“Yok mudur kurtaracak baht-ı kara maderini”
Namık Kemal
Şaibenin büyüğü, AKP’nin 8’inci Olağan Kongresinde ortada bir siyasi partinin olmayışı idi. Tabela, isim, binalar, üyeler, delegeler, teşkilatlar ve bu teşkilatlarda varlık gösterenler; hepsi şekil şartlarını yerine getirmekten ibaret. Politika üretimi icazete bağlı. Gösterilmiş adaya itiraz şansı yok. Lidere yüzde 100 biat esaslı bir yapıya siyasi parti nazarıyla bakmak abesle iştigal olur. Aday tek kişi rakip yok ama. Sözde “er meydanı” söylemi var fakat kendisi meydanda değil çünkü kaybetme riskini göze alamayan kişiler rekabeti göze alamaz. Alt kadroları birbiriyle savaştırır. Ama o savaş da kongreden önce olmuş bitmişti. Liste hazırdı. Tartışmaya kapalıydı. Biat edildi. İmzalı saatler alındı. Bunları şaibe olarak suçlama ihtimali olanlar da sindirilmişti zaten. Rekabetsiz siyasetin konforlu alanı kamu kaynaklarıyla kurulup sürdürüldüğü için alan razı veren razıydı. Dikensiz gül bahçesi yetiştirilmişti ama ah şu muhalefet… Bir türlü majestelerinin sadık muhalefeti kostümüne giremiyordu, sığamıyordu o kostüme. İş yükünden kaçmayan lider bunu da Cumhur İttifakı'nın görev listesine yazıverdi. Her gün birini dönüştürünce… Sonrası malum.

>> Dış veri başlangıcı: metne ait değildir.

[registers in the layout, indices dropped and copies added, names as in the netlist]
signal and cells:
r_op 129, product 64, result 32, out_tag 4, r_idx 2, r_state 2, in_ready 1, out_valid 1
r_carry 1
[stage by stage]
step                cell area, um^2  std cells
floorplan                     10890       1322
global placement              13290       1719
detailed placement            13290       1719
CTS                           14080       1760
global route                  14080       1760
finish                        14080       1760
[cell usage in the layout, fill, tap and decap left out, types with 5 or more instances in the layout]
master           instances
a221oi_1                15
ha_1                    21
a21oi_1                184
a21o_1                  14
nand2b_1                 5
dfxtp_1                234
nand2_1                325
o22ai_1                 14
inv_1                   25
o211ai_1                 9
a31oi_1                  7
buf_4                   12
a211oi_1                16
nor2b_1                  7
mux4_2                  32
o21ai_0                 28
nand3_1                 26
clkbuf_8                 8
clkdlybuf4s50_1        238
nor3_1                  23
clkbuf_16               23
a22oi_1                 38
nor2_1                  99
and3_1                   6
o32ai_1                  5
--- src/rtl/div_pkg.sv ---
// Shared types and constants for the iterative non-restoring divider.
package div_pkg;

   localparam int DIV_WIDTH = 32;

   typedef enum logic [1:0] {
      IDLE = 2'd0,
      CALC = 2'd1,
      FIX  = 2'd2,
      DONE = 2'd3
   } divState_t;

   // The quotient reported for a zero divisor is all ones at any width
   localparam logic DIV_ZERO_Q_FILL = 1'b1;

endpackage

--- src/rtl/nonrestoring_step.sv ---
// One combinational non-restoring iteration: shift {R,Q}, add/subtract D, append quotient bit.
module nonrestoring_step #(
   parameter int WIDTH = 32
) (
   input  logic [WIDTH:0]   i_rem,
   input  logic [WIDTH-1:0] i_quo,
   input  logic [WIDTH-1:0] i_div,
   output logic [WIDTH:0]   o_rem,
   output logic [WIDTH-1:0] o_quo
);

   logic [WIDTH:0] w_shift;
   logic [WIDTH:0] w_divExt;

   assign w_shift  = {i_rem[WIDTH-1:0], i_quo[WIDTH-1]};
   assign w_divExt = {1'b0, i_div};

   // A negative partial remainder adds the divisor back instead of subtracting it
   assign o_rem = i_rem[WIDTH] ? (w_shift + w_divExt) : (w_shift - w_divExt);
   assign o_quo = {i_quo[WIDTH-2:0], ~o_rem[WIDTH]};

endmodule

--- src/rtl/nonrestoring_divider.sv ---
// Iterative signed non-restoring divider returning {remainder, quotient} on a run/isValid handshake.
// Define DIV_UNSIGNED_EN to add the isSigned port for DIVU support.
import div_pkg::*;

module nonrestoring_divider #(
   parameter int WIDTH = DIV_WIDTH
) (
   input  logic               clk,
   input  logic               rst_n,
   input  logic [WIDTH-1:0]   Dividend,
   input  logic [WIDTH-1:0]   Divisor,
   input  logic               run,
`ifdef DIV_UNSIGNED_EN
   input  logic               isSigned,
`endif
   output logic               isValid,
   output logic               divByZero,
   output logic [2*WIDTH-1:0] result
);

   localparam int CW = $clog2(WIDTH + 1);

   divState_t          r_state;
   logic [WIDTH:0]     r_rem;
   logic [WIDTH-1:0]   r_quo;
   logic [WIDTH-1:0]   r_div;
   logic               r_negQ;
   logic               r_negR;
   logic               r_divZero;
   logic [CW-1:0]      r_count;
   logic               r_valid;
   logic               r_dbz;
   logic [2*WIDTH-1:0] r_result;

   logic               w_signedOp;
   logic               w_dividendNeg;
   logic               w_divisorNeg;
   logic [WIDTH-1:0]   w_magA;
   logic [WIDTH-1:0]   w_magB;
   logic [WIDTH:0]     w_stepRem;
   logic [WIDTH-1:0]   w_stepQuo;
   logic [WIDTH-1:0]   w_fixRem;
   logic [WIDTH-1:0]   w_remOut;
   logic [WIDTH-1:0]   w_quoOut;

`ifdef DIV_UNSIGNED_EN
   assign w_signedOp = isSigned;
`else
   assign w_signedOp = 1'b1;
`endif

   assign w_dividendNeg = w_signedOp & Dividend[WIDTH-1];
   assign w_divisorNeg  = w_signedOp & Divisor[WIDTH-1];
   assign w_magA        = w_dividendNeg ? ('0 - Dividend) : Dividend;
   assign w_magB        = w_divisorNeg  ? ('0 - Divisor)  : Divisor;

   nonrestoring_step #(.WIDTH(WIDTH)) u_step (
      .i_rem (r_rem),
      .i_quo (r_quo),
      .i_div (r_div),
      .o_rem (w_stepRem),
      .o_quo (w_stepQuo)
   );

   // The corrected remainder lies in [0, divisor), so WIDTH-bit wraparound arithmetic is exact
   assign w_fixRem = r_rem[WIDTH] ? (r_rem[WIDTH-1:0] + r_div) : r_rem[WIDTH-1:0];
   assign w_remOut = r_negR ? ('0 - w_fixRem) : w_fixRem;
   assign w_quoOut = r_divZero ? {WIDTH{DIV_ZERO_Q_FILL}} :
                     (r_negQ ? ('0 - r_quo) : r_quo);

   always_ff @(posedge clk or negedge rst_n) begin
      if (!rst_n) begin
         r_state   <= IDLE;
         r_rem     <= '0;
         r_quo     <= '0;
         r_div     <= '0;
         r_negQ    <= 1'b0;
         r_negR    <= 1'b0;
         r_divZero <= 1'b0;
         r_count   <= '0;
         r_valid   <= 1'b0;
         r_dbz     <= 1'b0;
         r_result  <= '0;
      end else begin
         case (r_state)
            IDLE: begin
               if (run) begin
                  r_rem     <= '0;
                  r_quo     <= w_magA;
                  r_div     <= w_magB;
                  r_negQ    <= w_dividendNeg ^ w_divisorNeg;
                  r_negR    <= w_dividendNeg;
                  r_divZero <= (Divisor == '0);
                  r_count   <= '0;
                  r_state   <= CALC;
               end
            end
            CALC: begin
               if (!run) begin
                  r_state <= IDLE;
               end else begin
                  r_rem   <= w_stepRem;
                  r_quo   <= w_stepQuo;
                  r_count <= r_count + 1'b1;
                  if (r_count == CW'(WIDTH - 1)) begin
                     r_state <= FIX;
                  end
               end
            end
            FIX: begin
               if (!run) begin
                  r_state <= IDLE;
               end else begin
                  r_result <= {w_remOut, w_quoOut};
                  r_dbz    <= r_divZero;
                  r_valid  <= 1'b1;
                  r_state  <= DONE;
               end
            end
            DONE: begin
               if (!run) begin
                  r_valid <= 1'b0;
                  r_dbz   <= 1'b0;
                  r_state <= IDLE;
               end
            end
            default: r_state <= IDLE;
         endcase
      end
   end

   assign isValid   = r_valid;
   assign divByZero = r_dbz;
   assign result    = r_result;

endmodule
--- config.mk ---
export PLATFORM = sky130hd
export DESIGN_NAME = nonrestoring_divider
export DESIGN_NICKNAME = d
export VERILOG_FILES = /design/src/rtl/div_pkg.sv /design/src/rtl/nonrestoring_step.sv /design/src/rtl/nonrestoring_divider.sv
export SDC_FILE = /design/constraint.sdc
export NUM_CORES = 1
export LEC_CHECK = 0
export CELL_PAD_IN_SITES_DETAIL_PLACEMENT = 1
export CELL_PAD_IN_SITES_GLOBAL_PLACEMENT = 2
export CORE_ASPECT_RATIO = 0.75
export CORE_MARGIN = 2
export CORE_UTILIZATION = 38
export CTS_CLUSTER_SIZE = 14
export DETAILED_ROUTE_END_ITERATION = 10
export PLACE_DENSITY = 0.88
export SLEW_MARGIN = 25
export SYNTH_ARGS = -nofsm -noshare
export SYNTH_HDL_FRONTEND = slang
export SYNTH_SLANG_ARGS = --single-unit
export TNS_END_PERCENT = 100
--- constraint.sdc ---
create_clock -name clk -period 16.15 [get_ports clk]
set_input_delay 2.4225 -clock clk [delete_from_list [all_inputs] [get_ports clk]]
set_output_delay 2.4225 -clock clk [all_outputs]
set_load 0.02 [all_outputs]
Word-level counts from Yosys, hierarchy flattened
Index checks and enable logic that the tools add are counted.
- flip-flop bits (word level): 174
- input port bits: 67
- output and inout bits: 66
- logic and storage cells: 66
- add/sub/neg operators: 8
- equality and inequality tests: 9
- mux-type cells: 27
- bitwise operators: 2
- reductions and logical operators: 9
- operator list (cell ; number):
    32-bit 2-to-1 mux ; 8
    1-bit by 32-bit subtractor with 32-bit output (first input constant) ; 4
    33-bit 2-to-1 mux ; 3
    33-bit case mux with 2 select lines ; 1
    32-bit case mux with 2 select lines ; 1
    33-bit by 32-bit adder with 33-bit output ; 1
    33-bit by 32-bit subtractor with 33-bit output ; 1
    32-bit adder ; 1
    32-bit logical NOT ; 1
    6-bit 2-to-1 mux ; 2
    6-bit case mux with 2 select lines ; 1
    2-bit 2-to-1 mux ; 5
    3-bit AND reduction ; 3
    2-bit != test (second input constant) ; 4
    2-bit case mux with 4 select lines ; 1
    6-bit by 1-bit adder with 6-bit output (second input constant) ; 1
    6-bit by 5-bit == test with 1-bit output (second input constant) ; 1
    2-bit == test (second input constant) ; 2
    1-bit case mux with 2 select lines ; 2
    2-bit AND reduction ; 2
    2-bit nonzero test ; 2
    1-bit 2-to-1 mux ; 3
    3-bit != test (second input constant) ; 1
    2-bit by 1-bit == test with 1-bit output (second input constant) ; 1
    3 further kinds ; 3

Logic depth before layout (Yosys ltp)
Gate-level depths: netlist (run 1).
- depth in word-level cells: 5
- mapped depth: 21
- depth with buffers taken out: 20

Hierarchy
From an unflattened synthesis (run 1), not the netlist that was laid out.
- cell total of the unflattened synthesis: 1833
- area total of the unflattened synthesis: 14416.3 um^2
- modules (own cells, without submodules) (module ; instances ; cells each ; area each (um^2) ; sequential area each (um^2)):
    nonrestoring_divider ; 1 ; 1464 ; 11828.8 ; 4354.2
    nonrestoring_step ; 1 ; 369 ; 2587.5 ; 0.0

Worst setup path after synthesis (run 1)
No wires, ideal clock.
- path type: input port to flip-flop
- start point: input port Dividend[4]
- end point: register r_quo[28]
- setup time: 0.133 ns
- data arrival time: 5.237 ns
- data required time: 16.017 ns
- setup slack: 10.780 ns
- stages on the path: 11
- buffers on the path: 0
- cells stage by stage: or4_1 -> nor3_2 -> nand3_1 -> or4_1 -> or3_1 -> or4_1 -> o31ai_1 -> xor2_1 -> nor2_1 -> a21oi_1 -> o21ai_0
- word-level cells in the longest chain between the ends: 4
- RTL lines (what ; line ; text):
    from (decl) ; nonrestoring_divider.sv:10 ; input logic [WIDTH-1:0] Dividend,
    1-bit by 32-bit subtractor with 32-bit output ; nonrestoring_divider.sv:54 ; assign w_magA = w_dividendNeg ? ('0 - Dividend) : Dividend;
    32-bit 2-to-1 mux ; nonrestoring_divider.sv:54 ;
    32-bit 2-to-1 mux ; nonrestoring_divider.sv:87 ; if (run) begin
    32-bit case mux with 2 select lines ; nonrestoring_divider.sv:85 ; case (r_state)
    to (signal assigned) ; nonrestoring_divider.sv:89 ; r_quo <= w_magA;
    to (signal assigned) ; nonrestoring_divider.sv:103 ; r_quo <= w_stepQuo;
    to (decl) ; nonrestoring_divider.sv:25 ; logic [WIDTH-1:0] r_quo;
No other way between the ends. The select of a mux whose other input is x is not followed.
A chain may end at the register's enable or synchronous reset.

Final worst setup path (run 1)
- start point: input port Dividend[2]
- end point: register r_quo[29]
Same word-level chain as after synthesis.

==> results of run 1 <==
==> worst max-delay path by stage <==
| stage | from | end | slack [ns] | cells past startpoint |
|---|---|---|---|---|
| 3_3_place_gp | Dividend[2] | r_quo[29] | 9.86 | 12 |
| 5_1_grt | Dividend[2] | r_quo[30] | 9.97 | 12 |
| 4_1_cts | Dividend[2] | r_quo[29] | 10.16 | 12 |
| 3_5_place_dp | Dividend[2] | r_quo[29] | 9.74 | 12 |
| 6_report | Dividend[2] | r_quo[29] | 10.18 | 12 |
| 2_1_floorplan | Dividend[4] | r_quo[28] | 10.78 | 11 |
==> Yosys cell counts (24+ instances only) <==
cell type | count | share of area
sky130_fd_sc_hd__ha_1 | 70 | 0.064
sky130_fd_sc_hd__xor2_1 | 131 | 0.084
sky130_fd_sc_hd__nor3_1 | 40 | 0.015
sky130_fd_sc_hd__a21oi_1 | 145 | 0.053
sky130_fd_sc_hd__o21ai_0 | 197 | 0.072
sky130_fd_sc_hd__dfrtp_1 | 174 | 0.32
sky130_fd_sc_hd__inv_1 | 43 | 0.012
sky130_fd_sc_hd__or3_1 | 27 | 0.012
sky130_fd_sc_hd__nand2_1 | 226 | 0.062
sky130_fd_sc_hd__nor2_1 | 138 | 0.038
sky130_fd_sc_hd__or4_1 | 24 | 0.013
sky130_fd_sc_hd__nand3_1 | 28 | 0.010
sky130_fd_sc_hd__xnor2_1 | 50 | 0.032
sky130_fd_sc_hd__o31ai_1 | 39 | 0.021
sky130_fd_sc_hd__clkbuf_1 | 69 | 0.019
==> power groups by stage <==
stage	combinational, mW	sequential [mW]	clock [mW]
6_report	1.43	0.640	0.433
4_1_cts	1.42	0.634	0.445
2_1_floorplan	1.06	0.592	0
5_1_grt	1.60	0.649	0.462
3_3_place_gp	1.36	0.638	0
3_5_place_dp	1.41	0.642	0
==> worst reg2reg max path, delay by kind of cell, from the launching register on <==
family                     cells  cell delay, ns
DFF                            1            0.50
xor gates and xnor gates       2            0.40
buffers and inverters          1            0.21
adders and majority gates      1            0.37
AOI/OAI and AO/OA             11            1.95
and+or+nand+nor                4            1.42
==> metal layers <==
metal / up-vias / global-route usage / wire, um
li1: 6346 / - / -
met1: 6325 / 0.3764 / 23750
met3: 22 / 0.03558 / 2165
met5: - / 0 / 0
met2: 248 / 0.3257 / 17280
met4: 0 / 0.03913 / 335
==> stage by stage <==
| step | instance area, sq um | util |
|---|---|---|
| after floorplan | 13730 | - |
| after global placement | 15410 | 0.4313 |
| after detailed placement | 15410 | 0.4313 |
| after CTS | 16000 | 0.4477 |
| after global routing | 16030 | 0.4485 |
| final | 16030 | 0.4485 |
==> cell type report <==
class                      instances  area (sq um)  area share
multi-input combinational       1417          8900      0.5553
tap                              465         581.8     0.03630
sequential                       174          4358      0.2719
clock inverter                    13         145.1    0.009056
inverter                          44         165.2     0.01031
clock buffer                      19         442.9     0.02764
timing repair buffer             145          1434     0.08947
==> flip-flops by register name, indices dropped and copies added, names as in the netlist <==
name	cells
r_negQ	1
isValid	1
r_count	6
r_divZero	1
r_negR	1
result	64
r_div	32
r_rem	33
divByZero	1
r_quo	32
r_state	2
==> logic make-up (layout without fill, tap and decap cells) <==
logic type,after synthesis,in the layout,synth area share
and+or+nand+nor,592,592,0.2049
AOI/OAI and AO/OA,548,548,0.2402
xor gates and xnor gates,182,182,0.1171
DFF,174,174,0.3171
buffers and inverters,129,221,0.03617
adders and majority gates,72,72,0.06669
muxes,23,23,0.01795
==> impl_summary.md, run 1 <==
Global route
Entering global routing, the biggest net connects 106 pins. The leftover overflow at the end of global routing is 0. The first global-routing pass estimated 70590 um of wire. The number of global-route vias before repair is roughly 13000.

Across every metal layer, demand over resource in global routing totals 0.2333. The number of antenna violations at the first check in global routing was 0.

Route
The detail-routed via count per cell is roughly 5.7. The number of vias in the routed layout is 12940. In the routed design, unresolved DRC markers number 0. Dividing the detail-routed wire length by the instance count gives 19.12 um.

The antenna violation net count after detailed routing is 0. After the first detailed-routing iteration, the DRC count stood at 1051. The pre-antenna-repair detailed-routing pass consisted of 5 iterations.

The total detailed-routing wirelength is 43530 um.

Critical path
Counting both buffers and inverters, the worst setup path holds a total of 1. The worst path required time is 16.47 ns. The sort of element at the end of the critical path is a flip-flop.

The source of the worst register-to-register timing path is r_div[3]. The largest fanout on the critical path is 5. The worst register-to-register path has a setup slack of 11.14 ns. The element type at the critical path start is an input pin. The number of cell instances on the worst register-to-register path is 19. On the critical path the largest part of the delay comes from simple AND/OR/NAND/NOR gates. The most frequent cell on the critical path is sky130_fd_sc_hd__or4_1. Data arrives at the worst endpoint at approximately 6.3 ns.

The critical path is of the in2reg type. For this run, the slowest stage of the critical path takes 0.58 ns. For this design, the slowest cell found on the critical path is sky130_fd_sc_hd__or4_1. The signal on the critical path passes through clkdlybuf4s50_1 -> or4_1 -> nor3_2 -> nand3_1 -> or4_1 -> or3_1 -> or4_1 -> o41ai_1 -> xor2_1 -> nor2_1 -> a21oi_1 -> o21ai_0. The end of the worst register-to-register path is r_rem[31].

Power
The post-layout total power is about 2.5 mW. The share of total power dissipated in the clock network is 0.173. VDD sags by at most 0.08169 mV. Of the total power, registers draw 0.255. Cell internal power was estimated by the tool at 1.311 mW. The portion of total power attributed to combinational logic is 0.572.

The reported leakage power is 6.798 nW. The analysis attributes to net switching a power of between 1 and 1.5 mW. The ratio of total power to cell area is 156.4 nW/um^2. The fraction of power spent switching nets is 0.4770.

Logic synthesis
The synthesized design contains 0 enable-type register cells. The fraction of synthesis flops using an asynchronous set or reset pin is 1.000. Averaged over all synthesized cells, the footprint is 7.984 sq um.

The synthesized design contains 174 register bits. The number of nets handed over by synthesis was 1859. After technology mapping, the gate count stands at 1720.

For this run, the register share of the synthesized area comes to 0.3171. Yosys printed 0 warnings. In the synthesized netlist the dominant register cell turns out to be sky130_fd_sc_hd__dfrtp_1. The mapped cell area is 13730 sq um. Counting distinct cell types in the post-synthesis netlist gives 79.

CTS
Clock-pin slew was measured on the worst setup and hold paths at roughly 0.070 ns. The clock tree root buffer cell is sky130_fd_sc_hd__clkbuf_16. The clock sink count is 174. The clock network latency to the later pin of the worst-skew pair is between 0.4 and 0.5 ns. The post-cts repair resize count is 0.

TritonCTS created 17 clock buffers. The setup fix buffers added after clock tree synthesis is 0. TritonCTS built the clock tree. In this run, post-CTS hold repair placed 0 buffers. The maximum buffer depth of the clock tree is 2.

The number of levels the H-tree was split into is 4.

Final layout
The area added between synthesis and finish is 16.70%. The library cell used most frequently in the layout, excluding fill and tap cells, is sky130_fd_sc_hd__nand2_1. In the final layout, the share of cells above drive strength 1 is 0.04636. The number of antenna diodes in the final layout is 0. For this run, the post-layout net count is 1938. Fill cells in the final layout number between 4000 and 5000. The final standard cell count with taps included and fillers excluded is 2277. The top cell types in the final layout, fill and taps aside, are sky130_fd_sc_hd__nand2_1, sky130_fd_sc_hd__o21ai_0, sky130_fd_sc_hd__dfrtp_1.

Die
Row generation in the floorplan step produced 60 rows. For this design the top-level I/O count stands at 133. The die outline area is 37690 sq um.

The initial standard-cell utilization of the core is 0.3843. The width of the chip is 223.5 um. The core region is 35730 sq um. The chip height is ~170 um.

Hold path
The startpoint identified for the worst hold timing path is result[49]. The path class of the tightest hold or removal check is reg2reg. The cell depth of the worst hold path is 2. The worst hold path terminates at result[49].

STA
The maximum clock frequency is 0.1675 GHz. The number of failing setup endpoints in the final timing report is 0. The number of pins with negative max-slew slack in the final report is 0.

The minimum period implied by the final worst setup slack is 5.972 ns. The final-layout worst hold slack is 0.4773 ns. The smallest setup slack after layout is 10.18 ns. Headroom to the max-slew limit came out at 0.4964.

The aggregate negative setup slack is 0 ns. On the final layout, the worst clock skew is 0.02089 ns. For the pin with the worst max-slew slack, the measured transition is 0.7553 ns.

The number of hold violations in the final report is 0. Setup repair after global routing left no endpoint under its margin. The share of the cycle needed by the critical path after routing is 0.3698.

Placed design
The final weighted congestion of routability-driven global placement is just over 0.9. The cell count after placement is about 2200. The number of input and output port buffers inserted is between 100 and 150. The post-placement setup slack is 9.740 ns. Detailed placement ended at an HPWL of 33520 um.

Run status
The flow ran to the end, and the final reports show no timing, DRC or antenna violations.

Job
Max-cap violations in this run came to 0.
(Power assumes the default switching activity.)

Fakat önce Kongre şovunda kadınlara verilen role bakalım. Rollere demiyorum dikkat ettiyseniz çünkü kadın dediğin tek bir organizma bu gösteride. Kompakt bir nesne olarak görülür. Sıkı ve yoğun sayıldığı için rahatlıkla alınıp bir köşeye yerleştirilir ki göstermelik resim bütünlük kazansın. Kongre binasının dışında kalan kalabalıktaki kadınların görüntüsü içimi acıttı. Canlı yayın görüntülerine dikkat edenler neden içimin acıdığını anlayacaklardır. Polis barikatlarıyla çevrilmiş, dar alana sıkıştırılmış kadınların görüntüsü, AKP kadın politikasının resmiydi. Orada kuşatma altındaki kadınlar kendilerini kötü hissetmemiş olabilirler. Yukarıdan, dışarıdan, uzaktan bakınca görülüyor barikatın ötesindeki erkek taifesinin birbirine yapışmadan elini, kolunu, ayağını, bacağını oynatabilecek, öne arkaya gidebilecek hareket alanına sahip olduğu. Kısacası serbest erkekler ile dar alana hapsedilmiş kadınlar arasında görülen devasa ayrımcılık kuşatılmış kadınların pek azı tarafından fark edilmiş olabilir. Çoğunun o sıkışıklıkta başını çevirip etrafına bakabilecek kadar bile bir hareket alanı yoktu çünkü. Sorsak kadınlara kıymet vermekten, onları korumaktan söz ederler. Eril tahakkümün binlerce yıllık taktiği… Şimdilerde yeni-ataerki zamana uyum göstererek kadınları kamusal alana çıkartıyor ama erkekleri serbest bırakıp kadınlarda açık cezaevi misali dar alana sıkıştırılmayı kabul etmeleri için rıza üretmek yoluna gidiyor. Kadın insan olarak özerkliğini ilan etmediği, iradesini kim olursa olsun başka birilerine ipotek ettiği sürece böyle gider.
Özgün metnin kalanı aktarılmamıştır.